Here continues a summary of my posts on how to recover as quickly as possible from stress and exhaustion.
In my daily work with people who have sought help for problems with stress and fatigue, I have been able to distinguish 3 building blocks in stress management:
1) Regulate your stress level, se techniques in earlier post
2) Handle stress sources
3) Use stress management habits
When it comes to the second building block, handle stress sources, there are several important areas:
-Self-image and values
-Thoughts & Pacing
I have in earlier posts described in several posts how self-image, values and stressful thoughts with disturbing contents can be handled in order to reduce the stress level and create the conditions for recovery.
Here I continue with how to deal with thoughts that are not in themselves disturbing but still upsetting because they are overwhelmingly many and / or contain plans and deadlines that must be made within a certain time.

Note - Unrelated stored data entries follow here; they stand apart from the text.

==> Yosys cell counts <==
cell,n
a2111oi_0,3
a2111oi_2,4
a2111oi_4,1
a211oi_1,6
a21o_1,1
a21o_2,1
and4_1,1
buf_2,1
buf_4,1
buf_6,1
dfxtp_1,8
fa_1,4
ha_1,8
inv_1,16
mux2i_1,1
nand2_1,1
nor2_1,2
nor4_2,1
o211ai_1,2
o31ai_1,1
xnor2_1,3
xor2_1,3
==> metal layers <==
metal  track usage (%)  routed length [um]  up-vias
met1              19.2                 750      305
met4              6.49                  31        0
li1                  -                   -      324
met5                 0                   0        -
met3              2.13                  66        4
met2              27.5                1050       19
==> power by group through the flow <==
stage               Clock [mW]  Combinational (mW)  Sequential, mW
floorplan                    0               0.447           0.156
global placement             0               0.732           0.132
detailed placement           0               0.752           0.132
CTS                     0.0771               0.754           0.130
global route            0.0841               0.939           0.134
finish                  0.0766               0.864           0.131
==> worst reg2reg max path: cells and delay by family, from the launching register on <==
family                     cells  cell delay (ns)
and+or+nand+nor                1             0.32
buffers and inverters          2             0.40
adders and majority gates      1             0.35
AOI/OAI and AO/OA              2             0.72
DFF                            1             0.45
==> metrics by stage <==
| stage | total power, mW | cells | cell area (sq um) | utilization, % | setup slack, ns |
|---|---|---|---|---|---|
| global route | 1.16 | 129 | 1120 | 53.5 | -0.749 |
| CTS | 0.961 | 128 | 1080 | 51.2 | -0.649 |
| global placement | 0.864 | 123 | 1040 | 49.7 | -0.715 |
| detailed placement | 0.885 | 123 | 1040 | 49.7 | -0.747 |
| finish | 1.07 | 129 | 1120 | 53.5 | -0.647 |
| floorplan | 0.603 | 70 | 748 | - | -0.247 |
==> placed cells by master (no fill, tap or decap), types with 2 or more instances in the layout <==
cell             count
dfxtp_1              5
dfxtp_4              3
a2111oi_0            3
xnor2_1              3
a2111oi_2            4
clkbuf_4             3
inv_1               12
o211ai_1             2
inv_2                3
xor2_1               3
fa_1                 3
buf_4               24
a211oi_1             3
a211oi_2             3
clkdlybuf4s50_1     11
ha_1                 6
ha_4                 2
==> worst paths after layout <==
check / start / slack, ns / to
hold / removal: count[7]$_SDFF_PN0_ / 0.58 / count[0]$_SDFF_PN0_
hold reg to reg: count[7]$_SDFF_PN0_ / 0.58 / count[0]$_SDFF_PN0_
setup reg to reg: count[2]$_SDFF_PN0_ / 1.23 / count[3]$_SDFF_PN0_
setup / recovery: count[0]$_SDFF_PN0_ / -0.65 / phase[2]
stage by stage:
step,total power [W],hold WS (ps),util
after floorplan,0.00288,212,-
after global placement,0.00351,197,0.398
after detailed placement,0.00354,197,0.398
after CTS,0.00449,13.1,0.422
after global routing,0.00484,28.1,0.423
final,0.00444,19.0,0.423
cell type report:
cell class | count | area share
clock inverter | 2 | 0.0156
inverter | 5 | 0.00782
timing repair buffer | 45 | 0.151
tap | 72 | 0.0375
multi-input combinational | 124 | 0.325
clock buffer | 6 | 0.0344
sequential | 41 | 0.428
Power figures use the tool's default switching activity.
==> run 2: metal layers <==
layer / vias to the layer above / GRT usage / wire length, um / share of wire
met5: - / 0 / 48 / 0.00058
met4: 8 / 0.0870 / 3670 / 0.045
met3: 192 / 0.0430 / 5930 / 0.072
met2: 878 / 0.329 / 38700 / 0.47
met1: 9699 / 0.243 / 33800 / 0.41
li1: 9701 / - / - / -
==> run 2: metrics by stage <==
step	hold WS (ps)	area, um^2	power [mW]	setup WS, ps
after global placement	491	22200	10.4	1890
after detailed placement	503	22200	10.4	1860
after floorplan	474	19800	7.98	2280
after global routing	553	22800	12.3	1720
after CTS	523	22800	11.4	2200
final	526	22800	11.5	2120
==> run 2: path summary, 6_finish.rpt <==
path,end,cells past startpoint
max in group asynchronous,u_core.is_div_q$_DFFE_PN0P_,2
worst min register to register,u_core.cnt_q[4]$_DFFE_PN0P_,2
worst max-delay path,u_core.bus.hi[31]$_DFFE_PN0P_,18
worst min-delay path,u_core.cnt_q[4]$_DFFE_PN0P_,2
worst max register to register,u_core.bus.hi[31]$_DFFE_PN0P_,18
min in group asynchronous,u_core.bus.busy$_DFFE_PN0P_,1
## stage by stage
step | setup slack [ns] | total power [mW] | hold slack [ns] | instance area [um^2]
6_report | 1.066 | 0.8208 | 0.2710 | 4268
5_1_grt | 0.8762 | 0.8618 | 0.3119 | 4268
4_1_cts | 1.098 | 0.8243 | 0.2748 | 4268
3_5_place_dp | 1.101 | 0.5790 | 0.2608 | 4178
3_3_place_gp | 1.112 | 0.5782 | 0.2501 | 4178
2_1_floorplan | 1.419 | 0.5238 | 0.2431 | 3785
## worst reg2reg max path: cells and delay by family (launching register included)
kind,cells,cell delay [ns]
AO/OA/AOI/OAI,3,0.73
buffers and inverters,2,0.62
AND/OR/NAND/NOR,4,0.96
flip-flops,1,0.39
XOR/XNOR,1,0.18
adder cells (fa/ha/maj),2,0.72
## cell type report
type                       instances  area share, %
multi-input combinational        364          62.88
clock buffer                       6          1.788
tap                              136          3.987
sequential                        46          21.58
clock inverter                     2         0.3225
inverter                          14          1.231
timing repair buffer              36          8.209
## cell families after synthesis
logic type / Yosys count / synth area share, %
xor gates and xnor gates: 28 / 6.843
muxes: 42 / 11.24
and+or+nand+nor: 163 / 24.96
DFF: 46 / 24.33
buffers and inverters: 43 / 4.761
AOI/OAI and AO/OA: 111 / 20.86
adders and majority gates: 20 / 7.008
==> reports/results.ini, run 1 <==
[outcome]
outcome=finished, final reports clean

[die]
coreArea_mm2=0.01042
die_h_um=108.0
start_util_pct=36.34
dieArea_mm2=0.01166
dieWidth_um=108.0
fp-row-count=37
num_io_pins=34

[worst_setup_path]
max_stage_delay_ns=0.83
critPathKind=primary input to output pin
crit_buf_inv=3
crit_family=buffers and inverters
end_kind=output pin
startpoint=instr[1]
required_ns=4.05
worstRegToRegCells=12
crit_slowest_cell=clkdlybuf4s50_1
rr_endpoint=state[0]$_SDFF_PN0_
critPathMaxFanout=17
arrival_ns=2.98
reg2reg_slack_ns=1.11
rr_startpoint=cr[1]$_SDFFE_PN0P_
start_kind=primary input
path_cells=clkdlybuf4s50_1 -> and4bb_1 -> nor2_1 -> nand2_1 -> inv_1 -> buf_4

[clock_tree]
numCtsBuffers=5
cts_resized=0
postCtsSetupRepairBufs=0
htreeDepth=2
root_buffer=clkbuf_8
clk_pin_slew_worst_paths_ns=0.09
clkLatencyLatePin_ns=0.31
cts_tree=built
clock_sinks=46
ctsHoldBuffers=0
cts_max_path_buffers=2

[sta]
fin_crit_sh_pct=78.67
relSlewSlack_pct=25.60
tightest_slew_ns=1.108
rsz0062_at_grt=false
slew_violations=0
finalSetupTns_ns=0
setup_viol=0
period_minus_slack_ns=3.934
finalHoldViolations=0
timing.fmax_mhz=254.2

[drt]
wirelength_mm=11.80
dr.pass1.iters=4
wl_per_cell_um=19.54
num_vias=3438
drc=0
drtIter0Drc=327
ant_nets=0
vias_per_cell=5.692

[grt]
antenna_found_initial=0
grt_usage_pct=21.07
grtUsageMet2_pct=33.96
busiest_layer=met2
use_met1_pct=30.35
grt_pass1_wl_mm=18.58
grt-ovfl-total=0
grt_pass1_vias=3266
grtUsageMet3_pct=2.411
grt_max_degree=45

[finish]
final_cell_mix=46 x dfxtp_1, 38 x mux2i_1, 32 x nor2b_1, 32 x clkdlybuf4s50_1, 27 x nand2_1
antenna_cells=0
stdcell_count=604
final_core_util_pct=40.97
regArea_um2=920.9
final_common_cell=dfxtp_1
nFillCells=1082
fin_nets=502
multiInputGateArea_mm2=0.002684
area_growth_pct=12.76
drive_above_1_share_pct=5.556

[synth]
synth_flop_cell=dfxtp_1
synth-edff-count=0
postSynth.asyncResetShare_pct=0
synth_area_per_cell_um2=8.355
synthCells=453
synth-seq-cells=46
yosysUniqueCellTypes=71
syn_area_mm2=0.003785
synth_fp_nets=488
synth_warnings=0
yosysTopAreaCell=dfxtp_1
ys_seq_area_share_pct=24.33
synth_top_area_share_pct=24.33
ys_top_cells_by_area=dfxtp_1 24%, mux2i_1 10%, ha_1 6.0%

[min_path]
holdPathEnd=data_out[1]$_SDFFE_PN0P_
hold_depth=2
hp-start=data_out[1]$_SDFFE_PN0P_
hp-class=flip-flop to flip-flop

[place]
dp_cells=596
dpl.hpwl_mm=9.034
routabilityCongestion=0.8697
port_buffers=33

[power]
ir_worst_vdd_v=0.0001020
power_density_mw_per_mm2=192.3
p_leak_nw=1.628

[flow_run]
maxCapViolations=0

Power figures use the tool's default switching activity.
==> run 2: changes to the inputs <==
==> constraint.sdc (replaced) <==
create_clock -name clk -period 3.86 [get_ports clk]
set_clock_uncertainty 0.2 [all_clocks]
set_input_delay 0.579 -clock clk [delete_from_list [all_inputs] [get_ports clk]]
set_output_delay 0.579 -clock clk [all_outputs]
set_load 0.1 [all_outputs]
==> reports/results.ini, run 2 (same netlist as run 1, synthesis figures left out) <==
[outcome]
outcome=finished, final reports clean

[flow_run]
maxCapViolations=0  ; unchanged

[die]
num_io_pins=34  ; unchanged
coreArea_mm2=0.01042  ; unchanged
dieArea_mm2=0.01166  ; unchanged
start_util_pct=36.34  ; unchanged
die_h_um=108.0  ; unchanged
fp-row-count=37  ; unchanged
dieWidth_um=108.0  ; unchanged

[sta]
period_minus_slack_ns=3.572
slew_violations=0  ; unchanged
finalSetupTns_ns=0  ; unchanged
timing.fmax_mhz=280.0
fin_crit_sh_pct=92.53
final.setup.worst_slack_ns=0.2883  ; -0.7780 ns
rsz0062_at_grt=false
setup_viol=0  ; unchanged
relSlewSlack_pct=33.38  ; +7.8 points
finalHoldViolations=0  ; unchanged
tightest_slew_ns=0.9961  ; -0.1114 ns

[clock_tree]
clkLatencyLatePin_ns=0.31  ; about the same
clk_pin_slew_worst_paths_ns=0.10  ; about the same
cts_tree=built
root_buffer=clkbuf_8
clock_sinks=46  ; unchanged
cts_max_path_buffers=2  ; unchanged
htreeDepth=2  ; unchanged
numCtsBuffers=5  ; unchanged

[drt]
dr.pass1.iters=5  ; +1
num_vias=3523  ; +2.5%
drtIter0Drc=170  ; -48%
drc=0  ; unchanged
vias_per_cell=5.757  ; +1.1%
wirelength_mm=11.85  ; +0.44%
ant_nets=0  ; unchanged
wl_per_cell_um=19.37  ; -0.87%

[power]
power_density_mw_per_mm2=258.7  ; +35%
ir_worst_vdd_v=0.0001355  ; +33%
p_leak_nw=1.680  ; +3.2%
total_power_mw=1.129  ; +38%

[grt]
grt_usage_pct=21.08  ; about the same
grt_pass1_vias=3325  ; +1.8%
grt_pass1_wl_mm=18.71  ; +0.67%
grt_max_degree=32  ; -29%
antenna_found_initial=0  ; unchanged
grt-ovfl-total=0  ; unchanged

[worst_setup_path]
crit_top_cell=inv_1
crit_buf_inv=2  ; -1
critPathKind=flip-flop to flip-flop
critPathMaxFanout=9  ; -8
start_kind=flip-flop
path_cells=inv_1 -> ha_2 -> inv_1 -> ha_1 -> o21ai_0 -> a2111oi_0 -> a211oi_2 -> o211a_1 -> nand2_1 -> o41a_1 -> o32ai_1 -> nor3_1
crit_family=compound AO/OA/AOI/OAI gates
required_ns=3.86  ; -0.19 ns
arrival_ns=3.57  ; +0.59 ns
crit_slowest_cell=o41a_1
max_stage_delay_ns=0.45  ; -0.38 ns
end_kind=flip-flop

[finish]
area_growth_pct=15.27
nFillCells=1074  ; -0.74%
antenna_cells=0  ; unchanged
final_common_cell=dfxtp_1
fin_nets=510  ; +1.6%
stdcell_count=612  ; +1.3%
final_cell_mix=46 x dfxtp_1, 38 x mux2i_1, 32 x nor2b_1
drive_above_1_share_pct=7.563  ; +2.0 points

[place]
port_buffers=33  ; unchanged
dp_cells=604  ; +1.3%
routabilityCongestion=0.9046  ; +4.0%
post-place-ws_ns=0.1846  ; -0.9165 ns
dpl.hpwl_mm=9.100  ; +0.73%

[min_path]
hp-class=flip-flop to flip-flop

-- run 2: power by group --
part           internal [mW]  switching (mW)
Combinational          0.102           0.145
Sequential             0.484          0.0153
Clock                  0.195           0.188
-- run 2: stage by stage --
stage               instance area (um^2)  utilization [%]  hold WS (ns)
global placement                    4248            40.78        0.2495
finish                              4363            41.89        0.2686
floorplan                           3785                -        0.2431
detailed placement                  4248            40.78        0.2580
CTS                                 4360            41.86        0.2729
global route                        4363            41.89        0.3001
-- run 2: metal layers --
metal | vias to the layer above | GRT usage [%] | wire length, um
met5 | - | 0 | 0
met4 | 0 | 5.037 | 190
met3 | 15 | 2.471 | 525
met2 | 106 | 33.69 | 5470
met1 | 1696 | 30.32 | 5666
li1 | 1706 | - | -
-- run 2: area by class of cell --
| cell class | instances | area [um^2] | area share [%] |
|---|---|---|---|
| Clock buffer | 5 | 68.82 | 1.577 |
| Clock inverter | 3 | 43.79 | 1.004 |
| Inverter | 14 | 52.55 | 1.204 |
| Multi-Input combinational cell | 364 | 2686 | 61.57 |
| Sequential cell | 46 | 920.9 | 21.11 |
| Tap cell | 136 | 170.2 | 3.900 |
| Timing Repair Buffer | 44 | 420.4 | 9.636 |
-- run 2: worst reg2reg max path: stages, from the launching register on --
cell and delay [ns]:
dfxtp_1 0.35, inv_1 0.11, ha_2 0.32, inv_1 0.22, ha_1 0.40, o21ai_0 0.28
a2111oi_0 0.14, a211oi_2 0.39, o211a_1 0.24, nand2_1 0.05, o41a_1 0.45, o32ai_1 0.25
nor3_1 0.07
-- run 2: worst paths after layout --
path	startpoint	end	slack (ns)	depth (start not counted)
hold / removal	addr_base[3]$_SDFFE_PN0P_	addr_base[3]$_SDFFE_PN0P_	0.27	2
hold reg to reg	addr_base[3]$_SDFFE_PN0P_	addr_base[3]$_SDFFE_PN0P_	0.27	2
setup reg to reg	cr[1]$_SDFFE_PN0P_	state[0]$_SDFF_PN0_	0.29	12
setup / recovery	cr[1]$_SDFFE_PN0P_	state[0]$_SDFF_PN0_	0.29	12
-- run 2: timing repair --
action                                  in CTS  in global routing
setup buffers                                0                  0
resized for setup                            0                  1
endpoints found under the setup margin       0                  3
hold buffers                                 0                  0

Today I will continue with how to handle thoughts that contain planning of activities and that spin around like a dryer and demand energy.
The post of last week was about the importance of making lists, prioritizing and scheduling the activities.
As a part of prioritizing, it is important to consider if the activity really needs to be done, that is, who says it needs to be done and how urgent is it? What would happen if you postpone the activity?
Other activities might be possible to make shorter or simplify, for example as when using simpler recipes, semi-finished products, food that can be prepared or when cleaning, cleaning mirrors, windows etc. less often.
Another important dimension is to plan together with others so that your activities are also included in the planning and not only if there is time left. Do not let other people’s lack of planning stress you out.